Guerra e Amor nos Caminhos do Cinema Português

Durante a tarde do dia 29, o Teatro Académico Gil Vicente (TAGV) recebeu mais um leque de filmes da Seleção Caminhos, desta vez dedicada aos mais velhos. A sessão sénior contou com a curta metragem “Descobrindo a Variável Perfeita”, de Rafael Almeida, e a longa metragem “Soldado Milhões”, de Gonçalo Galvão Teles e Jorge Paixão da Costa. Na sessão seguinte, em “Amantes na Fronteira” de Atsushi Funahashi, foi mostrada uma  realidade, que apesar de dura e por vezes chocante, deve ser divulgada.

A tarde começou com a curta metragem de Rafael Almeida, que confessa ter tentado fugir “àquilo que é o cinema tradicional português”. Apresentou uma obra cinematográfica envolvente e com um enredo diferente do esperado. A banda sonora e a paleta cromática adequadas a cada momento do filme prenderam a plateia ao ecrã.

Com um registo diferente da primeira apresentação, “Soldado Milhões” faz uma viagem à Primeira Guerra Mundial. A coragem de Aníbal Milhais, personagem principal do filme, captou a atenção de todos os espectadores presentes. Ao fazer referência a elementos religiosos, criou maior proximidade com o público mais velho presente.

Preenchido de uma grande autenticidade, conseguiu fazer justiça à época, de forma real e verdadeira. Gonçalo Galvão Teles, um dos realizadores da obra, afirma ter tentado “manter uma visão realista ao contexto”. Apesar da visão lamacenta da guerra “difundida também pelo cinema”, o co-realizador fugiu a essa perceção. “Esta longa-metragem foi filmada em agosto”, acrescenta.

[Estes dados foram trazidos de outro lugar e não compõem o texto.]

$ cat src/rtl/fpu_class_unit.sv
// Combinational classification of one single-precision operand.
// With FPU_CLASSIFY_FTZ_EN defined, subnormals are flushed to signed zero.
module fpu_class_unit
    import fpu_pkg::*;
#(
    parameter int CLS_W = 5
) (
    input  logic [31:0]         a,
    output logic [CLS_W-1:0]    cls,
    output logic [FCLASS_W-1:0] fclass,
    output logic [31:0]         a_out
);

    logic       sign;
    logic [7:0] e;
    logic [22:0] f;
    logic       e_max, e_min, f_zero, flush;
    logic       nan, snan, inf, zero, sub, normal;

    assign sign   = a[31];
    assign e      = a[30:23];
    assign f      = a[22:0];
    assign e_max  = (e == 8'hFF);
    assign e_min  = (e == 8'h00);
    assign f_zero = (f == 23'd0);

`ifdef FPU_CLASSIFY_FTZ_EN
    assign flush = e_min & ~f_zero;
`else
    assign flush = 1'b0;
`endif

    assign a_out  = flush ? {sign, 31'd0} : a;
    assign nan    = e_max & ~f_zero;
    assign snan   = nan & ~f[22];
    assign inf    = e_max & f_zero;
    assign zero   = e_min & (f_zero | flush);
    assign sub    = e_min & ~f_zero & ~flush;
    assign normal = ~e_max & ~e_min;

    always_comb begin
        cls           = '0;
        cls[CLS_SNAN] = snan;
        cls[CLS_NAN]  = nan;
        cls[CLS_INF]  = inf;
        cls[CLS_ZERO] = zero;
        cls[CLS_SUB]  = sub;

        fclass              = '0;
        fclass[FC_NEG_INF]  = inf & sign;
        fclass[FC_NEG_NORM] = normal & sign;
        fclass[FC_NEG_SUB]  = sub & sign;
        fclass[FC_NEG_ZERO] = zero & sign;
        fclass[FC_POS_ZERO] = zero & ~sign;
        fclass[FC_POS_SUB]  = sub & ~sign;
        fclass[FC_POS_NORM] = normal & ~sign;
        fclass[FC_POS_INF]  = inf & ~sign;
        fclass[FC_SNAN]     = snan;
        fclass[FC_QNAN]     = nan & ~snan;
    end

endmodule

$ cat src/rtl/fpu_operand_classify.sv
// Two-stage valid/ready FPU front end: registers operands, then registers
// per-operand classes, FCLASS of x and the early invalid/NV flags.
// Optional subnormal flush-to-zero via FPU_CLASSIFY_FTZ_EN.
module fpu_operand_classify
    import fpu_pkg::*;
#(
    parameter int STAGES = 2,
    parameter int CLS_W  = 5
) (
    input  logic                clk,
    input  logic                rst_n,
    input  logic                in_valid,
    output logic                in_ready,
    input  logic [31:0]         in_x,
    input  logic [31:0]         in_y,
    input  logic [31:0]         in_z,
    input  logic [2:0]          in_op,
    output logic                out_valid,
    input  logic                out_ready,
    output logic [31:0]         out_x,
    output logic [31:0]         out_y,
    output logic [31:0]         out_z,
    output logic [2:0]          out_op,
    output logic [CLS_W-1:0]    x_cls,
    output logic [CLS_W-1:0]    y_cls,
    output logic [CLS_W-1:0]    z_cls,
    output logic                invalid_op,
    output logic                nv_flag,
    output logic [FCLASS_W-1:0] x_fclass
);

    if (STAGES != 2) begin : g_unsupported_stages
        $error("fpu_operand_classify supports only STAGES=2");
    end

    logic v1, v2;
    s1_t  s1;
    logic s1_load, s2_load;

    assign s2_load   = ~v2 | out_ready;
    assign s1_load   = ~v1 | s2_load;
    assign in_ready  = s1_load;
    assign out_valid = v2;

    always_ff @(posedge clk or negedge rst_n) begin
        if (!rst_n) begin
            v1 <= 1'b0;
            s1 <= '0;
        end else if (s1_load) begin
            v1 <= in_valid;
            if (in_valid) begin
                s1 <= '{x: in_x, y: in_y, z: in_z, op: in_op};
            end
        end
    end

    logic [CLS_W-1:0]    xc, yc, zc;
    logic [FCLASS_W-1:0] xf, yf_unused, zf_unused;
    logic [31:0]         xo, yo, zo;

    fpu_class_unit #(.CLS_W(CLS_W)) u_cls_x (.a(s1.x), .cls(xc), .fclass(xf),        .a_out(xo));
    fpu_class_unit #(.CLS_W(CLS_W)) u_cls_y (.a(s1.y), .cls(yc), .fclass(yf_unused), .a_out(yo));
    fpu_class_unit #(.CLS_W(CLS_W)) u_cls_z (.a(s1.z), .cls(zc), .fclass(zf_unused), .a_out(zo));

    logic                op_ok, use_z, any_nan, prod_0inf, inv_raw;
    logic                inv_c, nv_c;
    logic                xs, ys, zs;
    logic [CLS_W-1:0]    xc_m, yc_m, zc_m;
    logic [FCLASS_W-1:0] xf_m;

    assign xs = s1.x[31];
    assign ys = s1.y[31];
    assign zs = s1.z[31];

    always_comb begin
        op_ok     = op_defined(s1.op);
        use_z     = (s1.op == OP_FMA) | (s1.op == OP_FMS);
        xc_m      = op_ok ? xc : '0;
        yc_m      = op_ok ? yc : '0;
        zc_m      = use_z ? zc : '0;
        xf_m      = op_ok ? xf : '0;
        any_nan   = xc[CLS_NAN] | yc[CLS_NAN] | (use_z & zc[CLS_NAN]);
        prod_0inf = (xc[CLS_INF] & yc[CLS_ZERO]) | (xc[CLS_ZERO] & yc[CLS_INF]);

        // Effective-subtraction of infinities: compare product sign against
        // the sign z actually contributes after the FMS/SUB negation.
        inv_raw = 1'b0;
        case (s1.op)
            OP_ADD, OP_SUB:
                inv_raw = xc[CLS_INF] & yc[CLS_INF] & (xs ^ ys ^ (s1.op == OP_SUB));
            OP_MUL:
                inv_raw = prod_0inf;
            OP_FMA, OP_FMS:
                inv_raw = prod_0inf
                        | ((xc[CLS_INF] | yc[CLS_INF]) & zc[CLS_INF]
                           & ((xs ^ ys) ^ (zs ^ (s1.op == OP_FMS))));
            default:
                inv_raw = 1'b0;
        endcase

        inv_c = inv_raw & ~any_nan;
        nv_c  = inv_c | xc_m[CLS_SNAN] | yc_m[CLS_SNAN] | zc_m[CLS_SNAN];
    end

    always_ff @(posedge clk or negedge rst_n) begin
        if (!rst_n) begin
            v2         <= 1'b0;
            out_x      <= '0;
            out_y      <= '0;
            out_z      <= '0;
            out_op     <= '0;
            x_cls      <= '0;
            y_cls      <= '0;
            z_cls      <= '0;
            invalid_op <= 1'b0;
            nv_flag    <= 1'b0;
            x_fclass   <= '0;
        end else if (s2_load) begin
            v2 <= v1;
            if (v1) begin
                out_x      <= xo;
                out_y      <= yo;
                out_z      <= zo;
                out_op     <= s1.op;
                x_cls      <= xc_m;
                y_cls      <= yc_m;
                z_cls      <= zc_m;
                invalid_op <= inv_c;
                nv_flag    <= nv_c;
                x_fclass   <= xf_m;
            end
        end
    end

endmodule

Na sessão de perguntas e respostas, Rafael Almeida, questionado sobre o tipo de filmes que produz, confessa “ainda não ter encontrado bem” o seu registo, mas que procura “trazer o cinema para o interior” e fugir ao que é tradicional. Gonçalo Galvão Teles, quis, por outro lado, manter-se fiel ao contexto de guerra e “reavivar a memória deste nosso passado”. Como realizou este filme em conjunto com Jorge Paixão da Costa, explicou que “o co-realizador é aquele que não faz nada e o que faz tudo”.

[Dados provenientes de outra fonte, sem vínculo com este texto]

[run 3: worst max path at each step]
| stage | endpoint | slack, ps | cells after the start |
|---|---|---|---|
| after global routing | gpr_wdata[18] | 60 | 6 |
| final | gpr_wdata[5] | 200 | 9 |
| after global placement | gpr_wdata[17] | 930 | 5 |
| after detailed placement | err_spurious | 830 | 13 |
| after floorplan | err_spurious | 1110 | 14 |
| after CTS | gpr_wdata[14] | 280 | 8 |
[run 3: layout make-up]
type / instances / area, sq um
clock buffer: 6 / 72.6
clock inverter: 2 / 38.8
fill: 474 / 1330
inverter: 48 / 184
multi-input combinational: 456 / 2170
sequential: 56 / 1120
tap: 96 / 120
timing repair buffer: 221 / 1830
## src/rtl/frame_pkg.sv

```systemverilog
// Shared definitions for the frame read/write datapath: FSM state
// encoding, default frame geometry, and a counter-width helper.
package frame_pkg;

    typedef enum logic [1:0] {
        ST_IDLE  = 2'd0,
        ST_WRITE = 2'd1,
        ST_DONE  = 2'd2
    } state_e;

    localparam int FRAME_WIDTH  = 480;
    localparam int FRAME_HEIGHT = 272;
    localparam int FRAME_DEPTH  = FRAME_WIDTH * FRAME_HEIGHT;

    // Bits needed to count 0..n-1, never less than one bit.
    function automatic int cnt_width(input int n);
        return (n > 1) ? $clog2(n) : 1;
    endfunction

endpackage

```

## src/rtl/frame_writer_rgb888_start_sync.sv

```systemverilog
// start_sync: brings a level request from another clock domain in through
// a two-flop synchronizer and emits a registered one-cycle pulse on its
// rising edge. Shared by the frame writer and the frame reader.
module start_sync (
    input  logic clk_i,
    input  logic rst_ni,
    input  logic async_i,
    output logic pulse_o
);

    logic sync1_q;
    logic sync2_q;
    logic prev_q;
    logic pulse_q;

    // Synchronizer chain, edge history and registered rising-edge pulse.
    always_ff @(posedge clk_i) begin
        if (!rst_ni) begin
            sync1_q <= 1'b0;
            sync2_q <= 1'b0;
            prev_q  <= 1'b0;
            pulse_q <= 1'b0;
        end else begin
            sync1_q <= async_i;
            sync2_q <= sync1_q;
            prev_q  <= sync2_q;
            pulse_q <= sync2_q & ~prev_q;
        end
    end

    assign pulse_o = pulse_q;

endmodule

```

## src/rtl/frame_writer_rgb888.sv

```systemverilog
// frame_writer_rgb888: writes a valid-tagged raster pixel stream into a
// frame BRAM through one write port. Address is a running counter (no
// multiplier); col/row counters detect the last pixel of the frame.
// Optional feature: define FRAME_WR_PINGPONG_EN for two alternating frame
// banks at base 0 and base DEPTH.
module frame_writer_rgb888
    import frame_pkg::*;
#(
    parameter int DATA_W = 24,
    parameter int ADDR_W = 17,
    parameter int WIDTH  = FRAME_WIDTH,
    parameter int HEIGHT = FRAME_HEIGHT,
    parameter int DEPTH  = FRAME_DEPTH
) (
    input  logic              iClk,
    input  logic              iRst,
    input  logic              iStart,
    input  logic              iValid,
    input  logic [DATA_W-1:0] iPixel,
    output logic              oCs,
    output logic              oWe,
    output logic [ADDR_W-1:0] oAddr,
    output logic [DATA_W-1:0] oData,
    output logic              oBusy,
    output logic              oDone,
    output logic              oErr,
    output logic              oBank
);

    localparam int COL_W = cnt_width(WIDTH);
    localparam int ROW_W = cnt_width(HEIGHT);

    localparam logic [COL_W-1:0]  COL_LAST = COL_W'(WIDTH - 1);
    localparam logic [ROW_W-1:0]  ROW_LAST = ROW_W'(HEIGHT - 1);
    localparam logic [COL_W-1:0]  COL_ONE  = {{(COL_W-1){1'b0}}, 1'b1};
    localparam logic [ROW_W-1:0]  ROW_ONE  = {{(ROW_W-1){1'b0}}, 1'b1};
    localparam logic [ADDR_W-1:0] ADDR_ONE = {{(ADDR_W-1){1'b0}}, 1'b1};

    // Geometry sanity checks evaluated at elaboration.
    if (DEPTH != WIDTH * HEIGHT) begin : g_depth_check
        $error("frame_writer_rgb888: DEPTH must equal WIDTH*HEIGHT");
    end
`ifdef FRAME_WR_PINGPONG_EN
    if ((64'(2) * 64'(DEPTH)) > (64'd1 << ADDR_W)) begin : g_addr_check
        $error("frame_writer_rgb888: ADDR_W too small for two frame banks");
    end
`else
    if (64'(DEPTH) > (64'd1 << ADDR_W)) begin : g_addr_check
        $error("frame_writer_rgb888: ADDR_W too small for one frame");
    end
`endif

    logic start_pulse_s;
    logic [ADDR_W-1:0] base_s;

    state_e            state_q,   state_d;
    logic [COL_W-1:0]  col_q,     col_d;
    logic [ROW_W-1:0]  row_q,     row_d;
    logic [ADDR_W-1:0] addr_q,    addr_d;
    logic              err_q,     err_d;
    logic              bank_q,    bank_d;
    logic              wr_q,      wr_d;
    logic [ADDR_W-1:0] wr_addr_q, wr_addr_d;
    logic [DATA_W-1:0] wr_data_q, wr_data_d;
    logic              busy_q,    busy_d;
    logic              done_q,    done_d;

    start_sync u_start_sync (
        .clk_i   (iClk),
        .rst_ni  (iRst),
        .async_i (iStart),
        .pulse_o (start_pulse_s)
    );

`ifdef FRAME_WR_PINGPONG_EN
    assign base_s = bank_q ? ADDR_W'(DEPTH) : {ADDR_W{1'b0}};
`else
    assign base_s = {ADDR_W{1'b0}};
`endif

    // Next-state, counter, flag and write-port logic.
    always_comb begin
        state_d   = state_q;
        col_d     = col_q;
        row_d     = row_q;
        addr_d    = addr_q;
        err_d     = err_q;
        bank_d    = bank_q;
        wr_d      = 1'b0;
        wr_addr_d = wr_addr_q;
        wr_data_d = wr_data_q;

        case (state_q)
            ST_IDLE: begin
                // The start edge clears the error flag; a beat arriving in
                // the same cycle is dropped without re-setting it.
                if (start_pulse_s) begin
                    state_d = ST_WRITE;
                    col_d   = {COL_W{1'b0}};
                    row_d   = {ROW_W{1'b0}};
                    addr_d  = base_s;
                    err_d   = 1'b0;
                end else if (iValid) begin
                    err_d = 1'b1;
                end else begin
                    err_d = err_q;
                end
            end
            ST_WRITE: begin
                if (iValid) begin
                    wr_d      = 1'b1;
                    wr_addr_d = addr_q;
                    wr_data_d = iPixel;
                    addr_d    = addr_q + ADDR_ONE;
                    if (col_q == COL_LAST) begin
                        col_d = {COL_W{1'b0}};
                        if (row_q == ROW_LAST) begin
                            row_d   = {ROW_W{1'b0}};
                            state_d = ST_DONE;
                        end else begin
                            row_d = row_q + ROW_ONE;
                        end
                    end else begin
                        col_d = col_q + COL_ONE;
                    end
                end else begin
                    wr_d = 1'b0;
                end
            end
            ST_DONE: begin
                state_d = ST_IDLE;
`ifdef FRAME_WR_PINGPONG_EN
                bank_d  = ~bank_q;
`endif
                if (iValid) begin
                    err_d = 1'b1;
                end else begin
                    err_d = err_q;
                end
            end
            default: begin
                state_d = ST_IDLE;
            end
        endcase

        busy_d = (state_d != ST_IDLE);
        done_d = (state_d == ST_DONE);
    end

    // State, counters, flags and the registered BRAM write port.
    always_ff @(posedge iClk) begin
        if (!iRst) begin
            state_q   <= ST_IDLE;
            col_q     <= {COL_W{1'b0}};
            row_q     <= {ROW_W{1'b0}};
            addr_q    <= {ADDR_W{1'b0}};
            err_q     <= 1'b0;
            bank_q    <= 1'b0;
            wr_q      <= 1'b0;
            wr_addr_q <= {ADDR_W{1'b0}};
            wr_data_q <= {DATA_W{1'b0}};
            busy_q    <= 1'b0;
            done_q    <= 1'b0;
        end else begin
            state_q   <= state_d;
            col_q     <= col_d;
            row_q     <= row_d;
            addr_q    <= addr_d;
            err_q     <= err_d;
            bank_q    <= bank_d;
            wr_q      <= wr_d;
            wr_addr_q <= wr_addr_d;
            wr_data_q <= wr_data_d;
            busy_q    <= busy_d;
            done_q    <= done_d;
        end
    end

    assign oCs   = wr_q;
    assign oWe   = wr_q;
    assign oAddr = wr_addr_q;
    assign oData = wr_data_q;
    assign oBusy = busy_q;
    assign oDone = done_q;
    assign oErr  = err_q;
    assign oBank = bank_q;

endmodule

```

A longa-metragem “Amantes na Fronteira” encerrou as sessões da tarde. Constituída por duas partes, este romance retrata duas épocas muito diferentes através de histórias muito semelhantes. O amor sem limites, conduzido pela vingança cativou o público do início ao fim. Jorge Silva e Hugo Pereira, estudantes de Design e Multimédia na Universidade de Coimbra afirmam ter gostado da divisão do filme. “É o sentimento que se mantém através do tempo”, acrescentam.